The title is a bit misleading. Some of the “Pet Food” shipments we do will end up as bird food, but dog owners would be the main end user. Pulses and flax moving into pet food is nothing new, as we have shipped into that market in some shape or form almost since the beginning of Southland’s existence. On the other hand, Fractionation demand (extracting protein out of pulses for vegetable source protein for humans) has also been growing. Those two industries and their requirements have actively been consuming pulses and flax at record high values, at the same time as temporarily hiding a huge problem.
That problem is the supply chain backlog limiting what can be exported at the ports of Vancouver and Montreal. Container ships continue to sit anchored at ports waiting to unload. The pandemic has disrupted the normal flows shippers were used to. This ongoing obstacle is not expected to show improvement until the second quarter of 2022. The pet food buyers look after their long term needs and will most likely be covered by then.
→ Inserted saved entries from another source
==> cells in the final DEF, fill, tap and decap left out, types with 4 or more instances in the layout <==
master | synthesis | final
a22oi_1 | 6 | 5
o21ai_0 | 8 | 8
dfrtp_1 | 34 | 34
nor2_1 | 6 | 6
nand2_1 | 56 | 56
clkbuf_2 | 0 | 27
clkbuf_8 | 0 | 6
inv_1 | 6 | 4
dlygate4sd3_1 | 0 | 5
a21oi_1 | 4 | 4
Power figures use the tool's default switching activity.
$ cat src/rtl/period_meter.sv
// Measures period and high time of a slow square wave in clk cycles, single-shot or continuous,
// with a sticky overflow flag for stalled inputs.
module period_meter
  import period_meter_pkg::*;
#(
  parameter int CNT_WIDTH   = PM_CNT_WIDTH,
  parameter int SYNC_STAGES = 2
) (
  input  logic                 clk,
  input  logic                 rst,
  input  logic                 sig_in,
  input  logic                 start,
  input  logic                 continuous,
  output logic [CNT_WIDTH-1:0] period,
  output logic [CNT_WIDTH-1:0] high_time,
  output logic                 valid,
  output logic                 busy,
  output logic                 overflow
);

  localparam int              WU_W    = $clog2(SYNC_STAGES + 2);
  localparam logic [WU_W-1:0] WU_INIT = WU_W'(SYNC_STAGES + 1);

  pm_state_e            state_q, state_d;
  logic [CNT_WIDTH-1:0] cnt_q, cnt_d;
  logic [CNT_WIDTH-1:0] hcnt_q, hcnt_d;
  logic                 fell_q, fell_d;
  logic [CNT_WIDTH-1:0] period_q, period_d;
  logic [CNT_WIDTH-1:0] high_q, high_d;
  logic                 valid_q, valid_d;
  logic                 ovf_q, ovf_d;
  logic                 busy_q, busy_d;
  logic [WU_W-1:0]      warm_q, warm_d;

  logic s_level;
  logic s_rise;
  logic s_fall;

  edge_sync #(
    .SYNC_STAGES(SYNC_STAGES)
  ) u_edge_sync (
    .clk   (clk),
    .rst   (rst),
    .d_in  (sig_in),
    .level (s_level),
    .rise  (s_rise),
    .fall  (s_fall)
  );

  always_comb begin
    state_d  = state_q;
    cnt_d    = cnt_q;
    hcnt_d   = hcnt_q;
    fell_d   = fell_q;
    period_d = period_q;
    high_d   = high_q;
    valid_d  = 1'b0;
    ovf_d    = ovf_q;

    if (warm_q != '0) begin
      warm_d = warm_q - WU_W'(1);
    end else begin
      warm_d = warm_q;
    end

    case (state_q)
      PM_IDLE: begin
        // Warmup masks edges produced by the synchronizer coming out of reset.
        if (start && (warm_q == '0)) begin
          ovf_d   = 1'b0;
          state_d = PM_WAIT;
        end else begin
          state_d = PM_IDLE;
        end
      end
      PM_WAIT: begin
        if (s_rise) begin
          cnt_d   = CNT_WIDTH'(1);
          hcnt_d  = CNT_WIDTH'(1);
          fell_d  = 1'b0;
          state_d = PM_MEAS;
        end else begin
          state_d = PM_WAIT;
        end
      end
      PM_MEAS: begin
        if (s_rise) begin
          period_d = cnt_q;
          high_d   = hcnt_q;
          valid_d  = 1'b1;
          if (continuous) begin
            cnt_d  = CNT_WIDTH'(1);
            hcnt_d = CNT_WIDTH'(1);
            fell_d = 1'b0;
          end else begin
            state_d = PM_IDLE;
          end
        end else if (&cnt_q) begin
          ovf_d   = 1'b1;
          state_d = PM_IDLE;
        end else begin
          cnt_d = cnt_q + CNT_WIDTH'(1);
          if (s_fall) begin
            fell_d = 1'b1;
          end else if (!fell_q && s_level) begin
            hcnt_d = hcnt_q + CNT_WIDTH'(1);
          end else begin
            hcnt_d = hcnt_q;
          end
        end
      end
      default: begin
        state_d = PM_IDLE;
      end
    endcase

    busy_d = (warm_d != '0) || (state_d != PM_IDLE);
  end

  always_ff @(posedge clk) begin
    if (rst) begin
      state_q  <= PM_IDLE;
      cnt_q    <= '0;
      hcnt_q   <= '0;
      fell_q   <= 1'b0;
      period_q <= '0;
      high_q   <= '0;
      valid_q  <= 1'b0;
      ovf_q    <= 1'b0;
      busy_q   <= 1'b1;
      warm_q   <= WU_INIT;
    end else begin
      state_q  <= state_d;
      cnt_q    <= cnt_d;
      hcnt_q   <= hcnt_d;
      fell_q   <= fell_d;
      period_q <= period_d;
      high_q   <= high_d;
      valid_q  <= valid_d;
      ovf_q    <= ovf_d;
      busy_q   <= busy_d;
      warm_q   <= warm_d;
    end
  end

  assign period    = period_q;
  assign high_time = high_q;
  assign valid     = valid_q;
  assign busy      = busy_q;
  assign overflow  = ovf_q;

endmodule

$ cat config.mk
export PLATFORM = sky130hd
export DESIGN_NAME = period_meter
export DESIGN_NICKNAME = d
export VERILOG_FILES = /design/src/rtl/period_meter_pkg.sv /design/src/rtl/period_meter_edge_sync.sv /design/src/rtl/period_meter.sv
export SDC_FILE = /design/constraint.sdc
export NUM_CORES = 1
export LEC_CHECK = 0
export ABC_AREA = 1
export BUFFER_PORTS_ARGS = -buffer_cell sky130_fd_sc_hd__buf_2
export CORE_AREA = 2 2 94 96
export CTS_CLUSTER_SIZE = 10
export DETAILED_ROUTE_END_ITERATION = 8
export DIE_AREA = 0 0 96 98
export GPL_ROUTABILITY_DRIVEN = 0
export PLACE_DENSITY = 0.74
export SETUP_SLACK_MARGIN = 0.1
export SLEW_MARGIN = 20
export SYNTH_ARGS = -nofsm -noshare
export SYNTH_HDL_FRONTEND = slang
export SYNTH_SLANG_ARGS = --single-unit
$ cat constraint.sdc
create_clock -name clk -period 1.5 [get_ports clk]
set_input_delay 0 -clock clk [delete_from_list [all_inputs] [get_ports clk]]
set_output_delay 0 -clock clk [all_outputs]
set_load 0.01 [all_outputs]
Obviously, this encourages many questions. What are those regular overseas buyers using if they are not buying or able to buy? What will happen to the price once pet food buyers are covered? Will there be anything left once exporters get in the game? There is demand from the exporters, but they do not want to match the domestic values farmers are getting now. Plus, there is so much uncertainty on the shipping side that the risk is not worth the reward. Waiting is more involuntary than a choice. For the most part, they are getting by with old stocks or sourcing from other global suppliers. Once that runs low and assuming shipping lanes improve, they’ll come asking. That is when this year’s short crop and the high domestic demand will have come into play.
The illusion that things are normal could end soon. But, if exporting picks up at roughly the same time domestic demand fills, no one will notice.